Delete /etc/resolv.conf and create again. This is important, because resolv.conf is a symbolic link to /run/systemd/resolve/stub-resolv.conf by default. If you will not delete symbolic link, the file will be overwritten by systemd on reboot (even though we disabled systemd-resolved!). Also NetworkManager (NM) checks if it is a symbolic link to detect systemd-resolved configuration.
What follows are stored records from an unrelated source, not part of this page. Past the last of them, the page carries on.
==> config.mk <==
export PLATFORM = sky130hd
export DESIGN_NAME = rha_adder
export DESIGN_NICKNAME = d
export VERILOG_FILES = /design/src/rtl/rha_pkg.sv /design/src/rtl/rha_lane.sv /design/src/rtl/rha_finish.sv /design/src/rtl/rha_adder.sv
export SDC_FILE = /design/constraint.sdc
export NUM_CORES = 1
export LEC_CHECK = 0
export ABC_AREA = 1
export CORE_MARGIN = 1.5
export CORE_UTILIZATION = 30
export CTS_BUF_LIST = sky130_fd_sc_hd__clkbuf_4 sky130_fd_sc_hd__clkbuf_8
export DETAILED_ROUTE_END_ITERATION = 10
export DONT_BUFFER_PORTS = 1
export PLACE_DENSITY = 0.56
export SYNTH_ARGS = -nofsm -noshare
export SYNTH_HDL_FRONTEND = slang
export SYNTH_SLANG_ARGS = --single-unit
==> constraint.sdc <==
create_clock -name clk -period 5.4 [get_ports clk]
set_clock_uncertainty 0.15 [all_clocks]
set_input_delay 0.54 -clock clk [delete_from_list [all_inputs] [get_ports clk]]
set_output_delay 0.54 -clock clk [all_outputs]
set_load 0.01 [all_outputs]
==> src/rtl/rha_pkg.sv <==
package rha_pkg;

    typedef struct packed {
        logic carry;
        logic sum;
    } lane_st_t;

    typedef enum logic {
        PH_IDLE = 1'b0,
        PH_ITER = 1'b1
    } phase_t;

    function automatic lane_st_t half_add(input logic x, input logic y);
        lane_st_t r;
        r.sum   = x ^ y;
        r.carry = x & y;
        return r;
    endfunction

endpackage

==> src/rtl/rha_lane.sv <==
module rha_lane
    import rha_pkg::*;
(
    input  logic     clk,
    input  logic     rst,
    input  logic     load,
    input  logic     step,
    input  logic     op_a,
    input  logic     op_b,
    input  logic     carry_in,
    output lane_st_t st
);

    logic x_sel, y_sel;

    // two-input select: operands on load, feedback otherwise
    always_comb begin
        if (load) begin
            x_sel = op_a;
            y_sel = op_b;
        end else begin
            x_sel = st.sum;
            y_sel = carry_in;
        end
    end

    always_ff @(posedge clk) begin
        if (rst)
            st <= '0;
        else if (load || step)
            st <= half_add(x_sel, y_sel);
    end

    // half-add outputs are exclusive
    a_r3_no_pair11: assert property (@(posedge clk) disable iff (rst)
        !(st.carry && st.sum));

    // a held carry leaves the lane on the next feedback step
    a_r2_carry_leaves: assert property (@(posedge clk) disable iff (rst)
        (step && !load && st.carry) |=> !st.carry);

endmodule

==> src/rtl/rha_finish.sv <==
module rha_finish #(
    parameter int WIDTH = 16
) (
    input  logic             sel,
    input  logic [WIDTH-1:0] carries,
    output logic             done
);

    assign done = sel & ~(|carries);

endmodule

==> src/rtl/rha_adder.sv <==
module rha_adder
    import rha_pkg::*;
#(
    parameter int WIDTH = 16
) (
    input  logic             clk,
    input  logic             rst,
    input  logic             start_i,
    input  logic [WIDTH-1:0] a_i,
    input  logic [WIDTH-1:0] b_i,
    output logic [WIDTH-1:0] sum_o,
    output logic             cout_o,
    output logic             done_o,
    output logic             busy_o
);

    localparam int CNT_W   = $clog2(WIDTH + 2) + 1;
    localparam int CNT_MAX = (1 << CNT_W) - 1;

    phase_t           phase;
    logic             sel;
    logic             load;
    logic             step;
    logic             cout_q;
    logic [WIDTH-1:0] carry_v;
    logic [WIDTH-1:0] sum_v;

    assign sel    = (phase == PH_ITER);
    assign busy_o = sel & ~done_o;
    assign load   = start_i & ~busy_o;
    assign step   = busy_o;

    for (genvar i = 0; i < WIDTH; i++) begin : g_lane
        lane_st_t st;
        logic     cin;
        if (i == 0) begin : g_low
            assign cin = 1'b0;
        end else begin : g_up
            assign cin = carry_v[i-1];
        end
        rha_lane u_lane (
            .clk      (clk),
            .rst      (rst),
            .load     (load),
            .step     (step),
            .op_a     (a_i[i]),
            .op_b     (b_i[i]),
            .carry_in (cin),
            .st       (st)
        );
        assign carry_v[i] = st.carry;
        assign sum_v[i]   = st.sum;
    end

    rha_finish #(.WIDTH(WIDTH)) u_finish (
        .sel     (sel),
        .carries (carry_v),
        .done    (done_o)
    );

    always_ff @(posedge clk) begin
        if (rst) begin
            phase  <= PH_IDLE;
            cout_q <= 1'b0;
        end else if (load) begin
            phase  <= PH_ITER;
            cout_q <= 1'b0;
        end else if (step) begin
            cout_q <= cout_q | carry_v[WIDTH-1];
        end
    end

    assign sum_o  = sum_v;
    assign cout_o = cout_q;

    // step counter used only by the checks below
    logic [CNT_W-1:0] iter_cnt;
    always_ff @(posedge clk) begin
        if (rst)
            iter_cnt <= '0;
        else if (load)
            iter_cnt <= CNT_W'(1);
        else if (step && iter_cnt != CNT_W'(CNT_MAX))
            iter_cnt <= iter_cnt + 1'b1;
    end

    // completion only in feedback phase with no carry left
    a_r4_done_clear: assert property (@(posedge clk) disable iff (rst)
        done_o |-> (sel && carry_v == '0));

    a_r4_idle_quiet: assert property (@(posedge clk) disable iff (rst)
        !sel |-> !done_o);

    // bounded number of steps
    a_r8_bound: assert property (@(posedge clk) disable iff (rst)
        sel |-> (int'(iter_cnt) <= WIDTH + 1));

    // result holds while complete
    a_r9_hold: assert property (@(posedge clk) disable iff (rst)
        (done_o && !start_i) |=> (done_o && $stable(sum_o) && $stable(cout_o)));

    // a start while busy does not restart the count
    a_r10_no_restart: assert property (@(posedge clk) disable iff (rst)
        (busy_o && iter_cnt != CNT_W'(CNT_MAX)) |=> (iter_cnt == $past(iter_cnt) + 1'b1));

    // once the top carry is gathered it never returns
    a_r7_top_once: assert property (@(posedge clk) disable iff (rst)
        (busy_o && cout_q) |-> !carry_v[WIDTH-1]);

endmodule

; ---- Word-level counts from Yosys, hierarchy flattened
; Cells that the tools add are included.
[totals]
regBits = 34
in_bits = 35
elab_cells = 108
[op_classes]
mux = 32
n_bitwise = 39
n_reduce_logical = 3
[op_table]
columns = op, count
row1 = 1-bit 2-to-1 mux, 32
row2 = 1-bit AND, 19
row3 = 16-bit OR reduction, 1
row4 = 1-bit XOR, 16
row5 = 1-bit inverter, 3
row6 = 2-bit OR reduction, 1
row7 = 1-bit logical OR, 1
row8 = 1-bit bitwise OR, 1

; ---- Depth between registers and ports, before layout
; Gate-level depths: netlist (run 1).
[logic_depth]
word_depth = 9
ltp_mapped = 12
ltp_nobuf = 11

; ---- Hierarchy
; From an unflattened synthesis (run 1), not the netlist that was laid out.
[unflattened]
hier_cells = 367
hier_area_um2 = 2262.2
[by_module_without_submodules]
columns = mod, instances, cells_each, area_each_um2, seq_area_each_um2
row1 = rha_lane, 16, 21, 131.4, 40.0
row2 = rha_adder, 1, 17, 102.6, 40.0
row3 = rha_finish, 1, 14, 57.6, 0.0

; ---- Least setup slack after synthesis (run 1)
; Ideal clock, no wire load.
[synth_path]
path_kind = register -> register
startpoint = register, netlist name g_lane[13].u_lane.st[1]
endpoint = register, netlist name g_lane[14].u_lane.st[0]
setup_time_ns = 0.115
arrival_time_ns = 1.542
required_ns = 5.135
path_slack_ns = 3.593
stages_incl_launch_ff = 13
n_path_buf = 1
period_less_slack_ns = 1.807
cell_sequence = dfxtp_1 -> nor2_1 -> nand2_1 -> nor2_1 -> nand2_1 -> nand2_2 -> nand2_1 -> buf_2 -> nand2_1 -> nand2_1 -> ha_1 -> a21oi_1 -> nor2_1
[synth_between]
elab_chain_cells = 9
[synth_rtl]
columns = element, line
row1 = 16-bit OR reduction, rha_finish.sv:9  ; assign done = sel & ~(|carries);
row2 = 1-bit inverter, rha_finish.sv:9
row3 = 1-bit AND, rha_finish.sv:9
row4 = 1-bit inverter, rha_adder.sv:29  ; assign busy_o = sel & ~done_o;
row5 = 1-bit AND, rha_adder.sv:29
row6 = 1-bit inverter, rha_adder.sv:30  ; assign load = start_i & ~busy_o;
row7 = 1-bit AND, rha_adder.sv:30
row8 = 1-bit 2-to-1 mux, rha_lane.sv:18  ; if (load) begin
row9 = 1-bit XOR, rha_pkg.sv:15  ; r.sum = x ^ y;
; Several ways; a longest one is shown, not always the timed one.
; A chain may end at the register's enable or synchronous reset.

; ---- Worst setup path in the final report (run 1)
[layout_path]
startpoint = register, netlist name g_lane[5].u_lane.st[1]
endpoint = output port busy_o
[layout_between]
elab_chain_cells = 5
[layout_rtl]
columns = element, line
row1 = 16-bit OR reduction, rha_finish.sv:9
row2 = 1-bit inverter, rha_finish.sv:9
row3 = 1-bit AND, rha_finish.sv:9
row4 = 1-bit inverter, rha_adder.sv:29
row5 = 1-bit AND, rha_adder.sv:29
row6 = "end, declared", rha_adder.sv:14  ; output logic busy_o
; No other way between the ends.

==> results of run 1 <==
-- metrics by stage --
stage	util	area [sq um]	hold slack, ns	std cells	power, mW
6_report	0.318	2290	0.171	442	0.666
5_1_grt	0.318	2290	0.152	442	0.725
4_1_cts	0.318	2290	0.158	442	0.681
3_5_place_dp	0.306	2210	0.342	435	0.487
3_3_place_gp	0.306	2210	0.340	435	0.483
2_1_floorplan	-	2220	0.315	362	0.464
-- registers in the layout, indices dropped and copies added (netlist names) --
| name | flops |
|---|---|
| phase | 1 |
| g_lane.u_lane.st | 32 |
| cout_o | 1 |
-- cells in the mapped netlist (all sizes together) --
library cell	count
dfxtp	34
ha	16
inv	39
nand3	64
nor2	45
nand2	103
clkbuf	7
a21oi	33
buf	21
-- worst max-delay path: cells and delay by family (launching register included) --
family	cells	cell delay, ns
buffers and inverters	2	0.90
and+or+nand+nor	5	0.46
DFF	1	0.34
-- power groups by stage --
stage / clock network (mW) / logic [mW] / registers (mW)
after global routing: 0.208 / 0.202 / 0.314
final: 0.187 / 0.168 / 0.311
after global placement: 0 / 0.166 / 0.317
after floorplan: 0 / 0.156 / 0.309
after detailed placement: 0 / 0.170 / 0.317
after CTS: 0.199 / 0.171 / 0.312
-- logic make-up after synthesis --
kind of cell	synth area share
AOI/OAI and AO/OA	0.0745
adders and majority gates	0.0903
buffers and inverters	0.132
DFF	0.307
and+or+nand+nor	0.396
-- final cells by class --
cell class,count,area share
Multi-Input combinational cell,261,0.542
Sequential cell,34,0.297
Inverter,39,0.0638
Tap cell,99,0.0540
Clock buffer,7,0.0366
Timing Repair Buffer,2,0.00655
-- worst max path at each step --
stage / start / end
2_1_floorplan: g_lane[13].u_lane.st[1] / g_lane[14].u_lane.st[0]
3_3_place_gp: g_lane[8].u_lane.st[1] / g_lane[14].u_lane.st[0]
3_5_place_dp: g_lane[7].u_lane.st[1] / g_lane[8].u_lane.st[0]
4_1_cts: g_lane[5].u_lane.st[1] / busy_o
5_1_grt: g_lane[5].u_lane.st[1] / busy_o
6_report: g_lane[5].u_lane.st[1] / busy_o
-- metal layers --
metal	track usage	wire, microns
met4	0.0294	13
met3	0.0517	410
met1	0.185	2530
met5	0	0
met2	0.238	2560
==> results.sh, run 1 <==
export IMPL_seq_area_frac_synth=0.307
export IMPL_firstDrtPassIters=6
export IMPL_relSlewSlack=0.274
export IMPL_fp_row_count=31
export IMPL_clock_power_share=0.281
export IMPL_finalWorstSetupSlack_ns=2.70
export IMPL_clk_latency_ns=0.28
export IMPL_p_int_mw=0.442
export IMPL_maxCapViolCount=0
export IMPL_power_per_cell_area_mw_per_mm2=290
export IMPL_grt_usage=0.145
export IMPL_avgSynthCellArea_sq_um=6.12
export IMPL_worstPathCellList="nor2_1 -> nand2_1 -> nor2_1 -> nand2_1 -> nand2_2 -> buf_4 -> inv_1"
export IMPL_hold_depth=1
export IMPL_io_buffers=0
export IMPL_regArea_sq_um=681
export IMPL_cp_max_fo=96
export IMPL_die_y_microns=89.0
export IMPL_hpwlAfterDp_mm=3.39
export IMPL_fill_cells=836
export IMPL_regToRegSetupSlack_ns=2.92
export IMPL_grt_first_pass_wirelength_mm=9.05
export IMPL_start_kind="flop"
export IMPL_status="complete, no violations"
export IMPL_chipWidth_microns=89.0
export IMPL_crit_type="reg2out"
export IMPL_cpMaxStageDelayCell="buf_4"
export IMPL_gr_total_overflow=0
export IMPL_clockBufferDepth=2
export IMPL_r2r_start="g_lane[5].u_lane.st[1]"
export IMPL_mostFrequentLayoutCell="nand2_1"
export IMPL_synth_distinct_cells=13
export IMPL_final_period_utilization=0.500
export IMPL_synth_top_area_frac=0.307
export IMPL_grt_pass1_vias=1838
export IMPL_multiInputGateArea_sq_mm=0.00124
export IMPL_ctsHoldBuffers=0
export IMPL_critPathArrivalTime_ns=2.01
export IMPL_hold_violations=0
export IMPL_antenna_cells=0
export IMPL_htreeDepth=2
export IMPL_tightestPinTransition_ns=1.09
export IMPL_hold_end="phase"
export IMPL_vias=2063
export IMPL_drive_above_1_share=0.0321
export IMPL_fmax_mhz=370
export IMPL_min_delay_start="rst"
export IMPL_via_per_inst=4.67
export IMPL_clock_sinks=34
export IMPL_ff2ff_path_depth=11
export IMPL_wire_per_inst_microns=12.5
export IMPL_swShare=0.337
export IMPL_drtIter0Drc=91
export IMPL_synthTopCellsByArea="dfxtp_1, nand2_1, nand3_1"
export IMPL_share_comb_of_total_power=0.252
export IMPL_mappedNetlistArea_sq_mm=0.00222
export IMPL_drc_errors=0
export IMPL_rsz0062_at_grt="no"
export IMPL_grt_max_degree=97
export IMPL_setup_violations=0
export IMPL_root_buffer="clkbuf_8"
export IMPL_cts_tree="yes"
export IMPL_layout_common_cells="nand2_1, nand3_1, nor2_1"
export IMPL_synth_top_cell_by_area="dfxtp_1"
export IMPL_cpPeakStageDelay_ns=0.70
export IMPL_synth_seq_cells=34
export IMPL_final_setup_tns_ns=0
export IMPL_peakVddDrop_mv=0.111
export IMPL_antenna_left=0
export IMPL_yosysWarnings=0
export IMPL_layout_min_cycle_time_ns=2.70
export IMPL_worstReg2RegEnd="g_lane[8].u_lane.st[0]"
export IMPL_core_area_sq_mm=0.00721
export IMPL_pwr_share_seq=0.467
export IMPL_slew_viol_final=0
export IMPL_clkTransAtPathRegs_ns=0.07
export IMPL_post_cts_resized=0
export IMPL_cts_setup_buffers=0
export IMPL_syn_nets=413
export IMPL_power_leakage_nw=1.17
export IMPL_start_util=0.307
export IMPL_syn_inst=362
export IMPL_io_pins=54
export IMPL_numCtsBuffers=5
export IMPL_finalNetCount=394
export IMPL_place_gp_congestion=0.686
export IMPL_post_place_ws_ns=2.94
export IMPL_area_delta_synth_final_pct=3.44
export IMPL_wl_mm=5.51
export IMPL_p_sw_mw=0.224
export IMPL_required_ns=4.71
export IMPL_antenna_found_initial=0
export IMPL_endpoint_kind="output pin"
export IMPL_hold_path_class="in2reg"
export IMPL_design_die_area_sq_mm=0.00791
No activity file was read; power rests on OpenSTA's default activity.
==> run 2: changes to the inputs <==
==> constraint.sdc (replaced) <==
create_clock -name clk -period 2.75 [get_ports clk]
set_clock_uncertainty 0.15 [all_clocks]
set_input_delay 0.275 -clock clk [delete_from_list [all_inputs] [get_ports clk]]
set_output_delay 0.275 -clock clk [all_outputs]
set_load 0.01 [all_outputs]
==> results.sh, run 2 (synthesized netlist as in run 1, its figures left out) <==
export IMPL_status="complete, no violations"
export IMPL_whs_ns=0.202
export IMPL_crit_buf_inv=1
export IMPL_largest_reg_flops=32
export IMPL_htreeDepth=2
export IMPL_root_buffer="clkbuf_8"
export IMPL_grt_first_pass_wirelength_mm=9.59
export IMPL_layout_common_cells="nand2_1, nand3_1, nor2_1"
export IMPL_chipWidth_microns=89.0
export IMPL_drtIter0Drc=126
export IMPL_core_area_sq_mm=0.00721
export IMPL_slew_viol_final=0
export IMPL_setup_violations=0
export IMPL_start_util=0.307
export IMPL_via_per_inst=4.64
export IMPL_drc_errors=0
export IMPL_antenna_cells=0
export IMPL_endpoint_kind="flop"
export IMPL_place_gp_congestion=0.697
export IMPL_multiInputGateArea_sq_mm=0.00124
export IMPL_antenna_found_initial=0
export IMPL_cts_setup_buffers=0
export IMPL_finalNetCount=399
export IMPL_hold_path_class="in2reg"
export IMPL_final_setup_tns_ns=0
export IMPL_final_period_utilization=0.799
export IMPL_die_y_microns=89.0
export IMPL_tightestPinTransition_ns=0.486
export IMPL_clock_sinks=34
export IMPL_layout_min_cycle_time_ns=2.20
export IMPL_vias=2078
export IMPL_rsz0062_at_grt="no"
export IMPL_maxUsedRoutingLayer="met4"
export IMPL_firstDrtPassIters=4
export IMPL_numCtsBuffers=5
export IMPL_start_kind="flop"
export IMPL_drive_above_1_share=0.0458
export IMPL_clk_latency_ns=0.29
export IMPL_clockBufferDepth=2
export IMPL_design_die_area_sq_mm=0.00791
export IMPL_dr_wl_met2_mm=2.65
export IMPL_mostFrequentLayoutCell="nand2_1"
export IMPL_maxCapViolCount=0
export IMPL_required_ns=2.79
export IMPL_gr_total_overflow=0
export IMPL_area_delta_synth_final_pct=6.88
export IMPL_power_leakage_nw=1.21
export IMPL_hold_violations=0
export IMPL_wire_per_inst_microns=12.6
export IMPL_power_per_cell_area_mw_per_mm2=574
export IMPL_fin_util=0.328
export IMPL_grt_max_degree=82
export IMPL_grt_pass1_vias=2043
export IMPL_grt_usage=0.154
export IMPL_clkTransAtPathRegs_ns=0.07
export IMPL_worstPathCellList="nor2_1 -> nand2_1 -> nor2_1 -> nand2_1 -> nand2_2 -> buf_12 -> nand3_1 -> nand2_1 -> ha_1 -> a21oi_1 -> nor2_1"
export IMPL_fp_row_count=31
export IMPL_io_pins=54
export IMPL_cpMaxStageDelayCell="dfxtp_1"
export IMPL_regToRegSetupSlack_ns=0.55
export IMPL_wl_mm=5.67
export IMPL_regArea_sq_um=681
export IMPL_largest_register="g_lane.u_lane.st"
export IMPL_m1WireLength_mm=2.54
export IMPL_relSlewSlack=0.676
export IMPL_cpPeakStageDelay_ns=0.34
export IMPL_fill_cells=838
export IMPL_cts_tree="yes"
export IMPL_wl_met3_microns=451
export IMPL_crit_family="simple AND/OR/NAND/NOR gates"
export IMPL_antenna_left=0
export IMPL_crit_type="reg2reg"
export IMPL_fmax_mhz=455
export IMPL_io_buffers=0
export IMPL_cp_max_fo=81
export IMPL_peakVddDrop_mv=0.216
export IMPL_critPathArrivalTime_ns=2.23
export IMPL_hpwlAfterDp_mm=3.59
[run 2: cell types whose count changed in the layout (fill, tap and decap cells not counted)]
cell           previous run  this run
clkbuf_4                  2         1
clkinv_2                  0         1
buf_4                     2         4
dlygate4sd3_1             0         1
buf_12                    0         2
clkbuf_8                  5         6
[run 2: worst paths after layout]
check,start,endpoint,depth (start not counted)
max,g_lane[8].u_lane.st[1],g_lane[3].u_lane.st[0],11
min,rst,g_lane[4].u_lane.st[0],3
max reg2reg,g_lane[8].u_lane.st[1],g_lane[3].u_lane.st[0],11
min reg2reg,phase,phase,2
[run 2: per-stage QoR]
step	instance area, sq um	setup slack [ns]	cells	power (mW)
after global routing	2370	0.284	448	1.48
after detailed placement	2260	0.548	439	0.969
after CTS	2370	0.522	448	1.38
after floorplan	2220	0.943	362	0.912
final	2370	0.553	448	1.36
after global placement	2260	0.578	439	0.963
[run 2: per-layer routing]
metal  up-vias  global-route usage
met4         0              0.0308
met2        47               0.267
li1       1107                   -
met5         -                   0
met3         2              0.0600
met1       922               0.181
[run 2: final cells by class]
class / instances / area share
clock buffers: 7 / 0.0380
repair buffers: 7 / 0.0338
inverters: 39 / 0.0618
flip-flops and latches: 34 / 0.287
well taps: 99 / 0.0523
clock inverters: 1 / 0.00211
multi-input cells: 261 / 0.525
[run 2: power by group]
| part | switching, mW | internal (mW) | leakage [nW] | total (mW) |
|---|---|---|---|---|
| logic | 0.210 | 0.137 | 0.873 | 0.347 |
| clock network | 0.191 | 0.212 | 0.0517 | 0.404 |
| registers | 0.0628 | 0.547 | 0.281 | 0.610 |
| total | 0.464 | 0.896 | 1.21 | 1.36 |
[run 2: worst reg2reg max path: stages (launching register included)]
cell     delay, ns
dfxtp_1       0.34
nor2_1        0.11
nand2_1       0.07
nor2_1        0.13
nand2_1       0.11
nand2_2       0.20
buf_12        0.32
nand3_1       0.16
nand2_1       0.10
ha_1          0.24
a21oi_1       0.13
nor2_1        0.06
[run 2: repair_timing]
| item | CTS | global route |
|---|---|---|
| gates resized for setup | 0 | 0 |
| endpoints found under the hold margin | 1 | 0 |
| hold buffers | 1 | 0 |
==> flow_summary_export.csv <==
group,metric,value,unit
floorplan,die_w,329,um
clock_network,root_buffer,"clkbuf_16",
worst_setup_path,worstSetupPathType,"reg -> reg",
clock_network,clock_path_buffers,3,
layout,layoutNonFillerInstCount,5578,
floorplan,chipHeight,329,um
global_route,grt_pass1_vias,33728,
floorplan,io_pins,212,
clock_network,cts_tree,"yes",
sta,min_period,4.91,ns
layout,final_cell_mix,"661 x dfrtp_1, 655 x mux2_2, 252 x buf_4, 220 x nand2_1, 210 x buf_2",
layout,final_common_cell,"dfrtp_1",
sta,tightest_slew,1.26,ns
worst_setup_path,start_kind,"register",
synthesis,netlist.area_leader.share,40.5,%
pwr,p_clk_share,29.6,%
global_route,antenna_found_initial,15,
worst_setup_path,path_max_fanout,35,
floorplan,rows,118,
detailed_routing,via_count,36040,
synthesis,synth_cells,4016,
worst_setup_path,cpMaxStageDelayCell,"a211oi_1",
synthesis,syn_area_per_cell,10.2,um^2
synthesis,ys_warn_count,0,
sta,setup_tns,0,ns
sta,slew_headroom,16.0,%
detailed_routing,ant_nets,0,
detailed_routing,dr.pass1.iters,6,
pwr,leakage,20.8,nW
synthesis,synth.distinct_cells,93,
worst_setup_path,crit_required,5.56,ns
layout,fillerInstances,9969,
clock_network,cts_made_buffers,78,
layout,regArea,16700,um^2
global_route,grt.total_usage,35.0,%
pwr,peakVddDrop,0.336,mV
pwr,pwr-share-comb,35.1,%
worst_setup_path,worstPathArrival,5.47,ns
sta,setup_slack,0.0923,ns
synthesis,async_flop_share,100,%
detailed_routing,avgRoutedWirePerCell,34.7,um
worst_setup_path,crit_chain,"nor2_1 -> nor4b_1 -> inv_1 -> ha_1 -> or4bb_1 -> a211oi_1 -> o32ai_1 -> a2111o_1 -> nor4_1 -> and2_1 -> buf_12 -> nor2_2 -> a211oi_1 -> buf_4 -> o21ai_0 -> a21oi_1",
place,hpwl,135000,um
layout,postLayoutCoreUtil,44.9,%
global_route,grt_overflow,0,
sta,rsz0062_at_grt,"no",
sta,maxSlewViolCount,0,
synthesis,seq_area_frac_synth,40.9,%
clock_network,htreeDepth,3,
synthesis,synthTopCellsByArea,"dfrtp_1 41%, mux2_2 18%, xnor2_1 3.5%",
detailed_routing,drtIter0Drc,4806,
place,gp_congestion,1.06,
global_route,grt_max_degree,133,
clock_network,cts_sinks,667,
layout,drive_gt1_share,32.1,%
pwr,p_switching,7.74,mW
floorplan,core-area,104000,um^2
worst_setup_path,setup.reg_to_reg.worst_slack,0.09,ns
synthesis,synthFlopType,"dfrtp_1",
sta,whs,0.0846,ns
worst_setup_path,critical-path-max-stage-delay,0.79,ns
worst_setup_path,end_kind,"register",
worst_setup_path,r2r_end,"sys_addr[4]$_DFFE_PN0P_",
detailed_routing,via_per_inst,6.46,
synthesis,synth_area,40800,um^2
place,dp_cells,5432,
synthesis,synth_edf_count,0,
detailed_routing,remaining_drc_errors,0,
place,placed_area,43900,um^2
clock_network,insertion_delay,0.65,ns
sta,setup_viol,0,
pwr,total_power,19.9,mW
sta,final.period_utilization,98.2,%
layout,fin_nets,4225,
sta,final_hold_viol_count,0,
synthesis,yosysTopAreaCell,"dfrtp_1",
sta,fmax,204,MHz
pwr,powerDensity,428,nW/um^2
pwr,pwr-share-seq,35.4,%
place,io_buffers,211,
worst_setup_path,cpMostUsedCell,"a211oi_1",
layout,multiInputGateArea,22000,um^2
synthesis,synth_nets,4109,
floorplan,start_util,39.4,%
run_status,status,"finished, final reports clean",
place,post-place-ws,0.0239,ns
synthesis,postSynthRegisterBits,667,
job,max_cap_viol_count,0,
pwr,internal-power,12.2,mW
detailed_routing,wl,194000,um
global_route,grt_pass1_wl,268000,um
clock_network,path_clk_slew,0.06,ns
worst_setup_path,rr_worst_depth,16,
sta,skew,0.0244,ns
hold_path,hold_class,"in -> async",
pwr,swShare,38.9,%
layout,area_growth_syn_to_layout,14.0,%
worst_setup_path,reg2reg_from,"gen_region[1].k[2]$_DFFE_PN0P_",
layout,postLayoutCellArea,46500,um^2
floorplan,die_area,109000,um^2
$ sudo rm /etc/resolv.conf
$ sudo touch /etc/resolv.conf

Disable overwriting of /etc/resolv.conf by NM (there is also an option rc-manager, but it does not work, despite it is described in the NM manual):

$ cat /etc/NetworkManager/conf.d/disableresolv.conf 
[main]
dns=none

and restart it:

$ sudo systemctl restart NetworkManager

Tell dnsmasq to use resolv.conf from NM:

$ cat /etc/dnsmasq.d/nmresolv.conf 
resolv-file=/var/run/NetworkManager/resolv.conf

and restart it:

$ sudo systemctl restart dnsmasq

Use dnsmasq for resolving:

$ cat /etc/resolv.conf 
# Use local dnsmasq for resolving
nameserver 127.0.0.1

Doing this on my system seems to have (and I've rebooted, so it appears to be persisting for now) migrated all of the DNS stuff being done locally back to dnsmasq, which appears to experience absolutely no difficulties with hundreds of thousands of entries in /etc/hosts to blacklist known-bad domains while I'm out and about and can't rely on my home DNS solution to protect me.

(I don't know the "proper" way to credit someone in markdown-ish format, but again, want to point out that where I found this seems to be posted by sena, who deserves credit for coming up with this solution that I found.)